11. Federated Learning
▪ Difference:
▪ Cross-device focuses on mobile and IT devices and cross-silo focuses on devices in
organization but neither of them focuses on both.
▪ Cross-device can support more number of clients but model may take days (1-10
days) to converge.
▪ Cross-silo is relatively more reliable than cross-device federated learning.
▪ Cross-device provides better privacy but may result in decreased efficiency.
12. PROBLEM STATEMENT
● Models available today are mostly focused on efficiency or functionality, but very few are
focused on privacy.
● One such model that gives enough privacy is cross-device federated learning which is not
very efficient as compared to other models.
● We propose a model which uses the advantages of both cross-device and cross-silo federated
learning for improving privacy and efficiency.
13. Proposed Methodology
Client selection: The server chooses among the clients fitting the
eligibility criteria. For example, client devices that are plugged in to
the charger and having good connection speed will be eligible for
training our model.
Broadcast: The clients then receive training models and weights
from the server (e.g., TensorFlow graph).

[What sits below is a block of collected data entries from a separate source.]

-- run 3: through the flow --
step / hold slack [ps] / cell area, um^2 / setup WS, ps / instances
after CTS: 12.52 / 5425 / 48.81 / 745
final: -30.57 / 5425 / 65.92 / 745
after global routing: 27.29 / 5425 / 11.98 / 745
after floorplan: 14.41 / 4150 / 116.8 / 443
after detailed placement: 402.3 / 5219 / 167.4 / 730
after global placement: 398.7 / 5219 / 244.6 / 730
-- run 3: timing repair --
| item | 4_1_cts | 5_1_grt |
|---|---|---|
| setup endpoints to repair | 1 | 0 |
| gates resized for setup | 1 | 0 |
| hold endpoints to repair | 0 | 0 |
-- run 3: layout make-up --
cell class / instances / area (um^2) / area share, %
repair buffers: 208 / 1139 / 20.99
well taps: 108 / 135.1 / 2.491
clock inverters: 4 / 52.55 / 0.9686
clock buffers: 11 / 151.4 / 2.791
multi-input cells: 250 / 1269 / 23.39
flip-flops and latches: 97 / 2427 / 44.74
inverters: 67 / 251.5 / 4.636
==> src/rtl/key_write_guard_if.sv <==
// Request bus plus memory-side strobe and response, as seen by the guard (slave) and requester (master).
interface key_write_guard_if #(
  parameter int ADDR_W = 32,
  parameter int DATA_W = 32
);
  logic              req_valid;
  logic              req_ready;
  logic [ADDR_W-1:0] req_addr;
  logic              req_we;
  logic [DATA_W-1:0] req_wd;
  logic [ADDR_W-1:0] address;
  logic              we;
  logic [DATA_W-1:0] wd;
  logic              rsp_valid;
  logic              rsp_err;

  modport slave (
    input  req_valid, req_addr, req_we, req_wd,
    output req_ready, address, we, wd, rsp_valid, rsp_err
  );

  modport master (
    output req_valid, req_addr, req_we, req_wd,
    input  req_ready, address, we, wd, rsp_valid, rsp_err
  );
endinterface

==> src/rtl/key_write_guard_policy.sv <==
// Access policy: deny misaligned accesses and writes to protected words once locked.
module key_guard_policy
  import key_guard_pkg::*;
#(
  parameter int ADDR_W     = ADDR_W_DEF,
  parameter int PROT_WORDS = PROT_WORDS_DEF
) (
  input  logic [ADDR_W-1:0] addr_i,
  input  logic              we_i,
  input  logic              lock_eff_i,
  output logic              deny_o
);
  logic [ADDR_W-3:0] word_idx;
  logic              prot;
  logic              misaligned;

  always_comb begin
    word_idx   = addr_i[ADDR_W-1:2];
    prot       = (word_idx < (ADDR_W-2)'(PROT_WORDS));
    misaligned = (addr_i[1:0] != 2'b00);
    deny_o     = misaligned | (we_i & prot & lock_eff_i);
  end
endmodule

==> src/rtl/key_write_guard.sv <==
// Gatekeeper in front of key storage: forwards requests, blocks locked key writes,
// and tracks violations for the security monitor.
module key_write_guard
  import key_guard_pkg::*;
#(
  parameter int ADDR_W     = ADDR_W_DEF,
  parameter int DATA_W     = DATA_W_DEF,
  parameter int PROT_WORDS = PROT_WORDS_DEF,
  parameter int VCNT_W     = VCNT_W_DEF
) (
  input  logic                clk,
  input  logic                reset,
  key_write_guard_if.slave    bus,
  input  logic                lock_set,
  output logic                locked,
  output logic [VCNT_W-1:0]   viol_count,
  output logic                viol_sticky
);
  state_e            state_q;
  logic [ADDR_W-1:0] cap_addr_q;
  logic              cap_we_q;
  logic [DATA_W-1:0] cap_wd_q;
  logic              ready_q;
  logic [ADDR_W-1:0] mem_addr_q;
  logic              mem_we_q;
  logic [DATA_W-1:0] mem_wd_q;
  logic              rsp_valid_q;
  logic              rsp_err_q;
  logic              locked_q;
  logic              locked_d;
  logic [VCNT_W-1:0] vcnt_q;
  logic [VCNT_W-1:0] vcnt_d;
  logic              sticky_q;
  logic              deny;

  // A lock pulse in the CHECK cycle already counts against the pending request.
  always_comb begin
    locked_d = locked_q | lock_set;
    vcnt_d   = (&vcnt_q) ? vcnt_q : vcnt_q + VCNT_W'(1);
  end

  key_guard_policy #(
    .ADDR_W     (ADDR_W),
    .PROT_WORDS (PROT_WORDS)
  ) u_policy (
    .addr_i     (cap_addr_q),
    .we_i       (cap_we_q),
    .lock_eff_i (locked_d),
    .deny_o     (deny)
  );

  always_ff @(posedge clk) begin
    if (!reset) begin
      state_q     <= IDLE;
      cap_addr_q  <= '0;
      cap_we_q    <= 1'b0;
      cap_wd_q    <= '0;
      ready_q     <= 1'b1;
      mem_addr_q  <= '0;
      mem_we_q    <= 1'b0;
      mem_wd_q    <= '0;
      rsp_valid_q <= 1'b0;
      rsp_err_q   <= 1'b0;
      locked_q    <= 1'b0;
      vcnt_q      <= '0;
      sticky_q    <= 1'b0;
    end else begin
      locked_q    <= locked_d;
      mem_we_q    <= 1'b0;
      rsp_valid_q <= 1'b0;
      rsp_err_q   <= 1'b0;
      case (state_q)
        IDLE: begin
          if (bus.req_valid && ready_q) begin
            cap_addr_q <= bus.req_addr;
            cap_we_q   <= bus.req_we;
            cap_wd_q   <= bus.req_wd;
            ready_q    <= 1'b0;
            state_q    <= CHECK;
          end
        end
        CHECK: state_q <= deny ? DENY : ISSUE;
        ISSUE: begin
          mem_addr_q  <= cap_addr_q;
          mem_we_q    <= cap_we_q;
          mem_wd_q    <= cap_wd_q;
          rsp_valid_q <= 1'b1;
          ready_q     <= 1'b1;
          state_q     <= IDLE;
        end
        DENY: begin
          // Memory address/data are left untouched so denied data never reaches storage.
          rsp_valid_q <= 1'b1;
          rsp_err_q   <= 1'b1;
          vcnt_q      <= vcnt_d;
          sticky_q    <= 1'b1;
          ready_q     <= 1'b1;
          state_q     <= IDLE;
        end
        default: state_q <= IDLE;
      endcase
    end
  end

  assign bus.req_ready = ready_q;
  assign bus.address   = mem_addr_q;
  assign bus.we        = mem_we_q;
  assign bus.wd        = mem_wd_q;
  assign bus.rsp_valid = rsp_valid_q;
  assign bus.rsp_err   = rsp_err_q;
  assign locked        = locked_q;
  assign viol_count    = vcnt_q;
  assign viol_sticky   = sticky_q;
endmodule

Client computation: Clients then perform local computations and
trains to update the model (e.g., SGD in Federated Averaging).
Aggregation: The server then aggregates the updates by clients.
Various methods of aggregation like FedAvg, FedNova etc. can be
applied for accuracy and encryption and differential privacy can be
applied for increasing privacy.
Model update: The server locally updates the shared model based
on the aggregated update computed from the clients that
participated in the current round.
14. Algorithm
Server
▪ Result: Creates task for clients and distributes
them to managing nodes
1. for each round t = 0.1.2. do
2. S < - (sample a random set of nodes)
3. end
4. for each node k = S, in managing nodes do
5. Pass data to managing nodes
6. end
Management Node
▪ Result: Returns the accumulated data from its group of
clients
1. S <- (sample a random set of clients)
2. for each client k = S, in Graph (decentralized nodes) do
3. updateWeightUsingFedAvg (ClientTraining (k, W1))
4. end
5. return Wo to server
15. Algorithm
Client device
▪ Result: Returns the updated weights
1. for each local epoch with i = 1,2,... do
2. for batch B do
3. do processing using broadcasted data
4. end
5. end
6. return W to server
16. Result and Conclusion
The accuracy of the model is intact, the model is more robust and error tolerant and we have also introduced more privacy.
Further improvements could be made with the help of Fine-Grained training models that uses blockchains for additional
security and monitoring perspective.
17. Result and Conclusion
▪ More work is required to find out its accuracy as compared with different situations using
different models.
▪ We were able to experiment and confirm that this setting significantly reduces the number of
mishaps occurring due to network issues and uncertain available time of client and reduces
overhead of getting the correct kind of data by selectively filtering the devices on non-PII data.
▪ Moving forward, we need to analyze the performance of this approach in real world datasets as
well as compare various other causal learning approaches.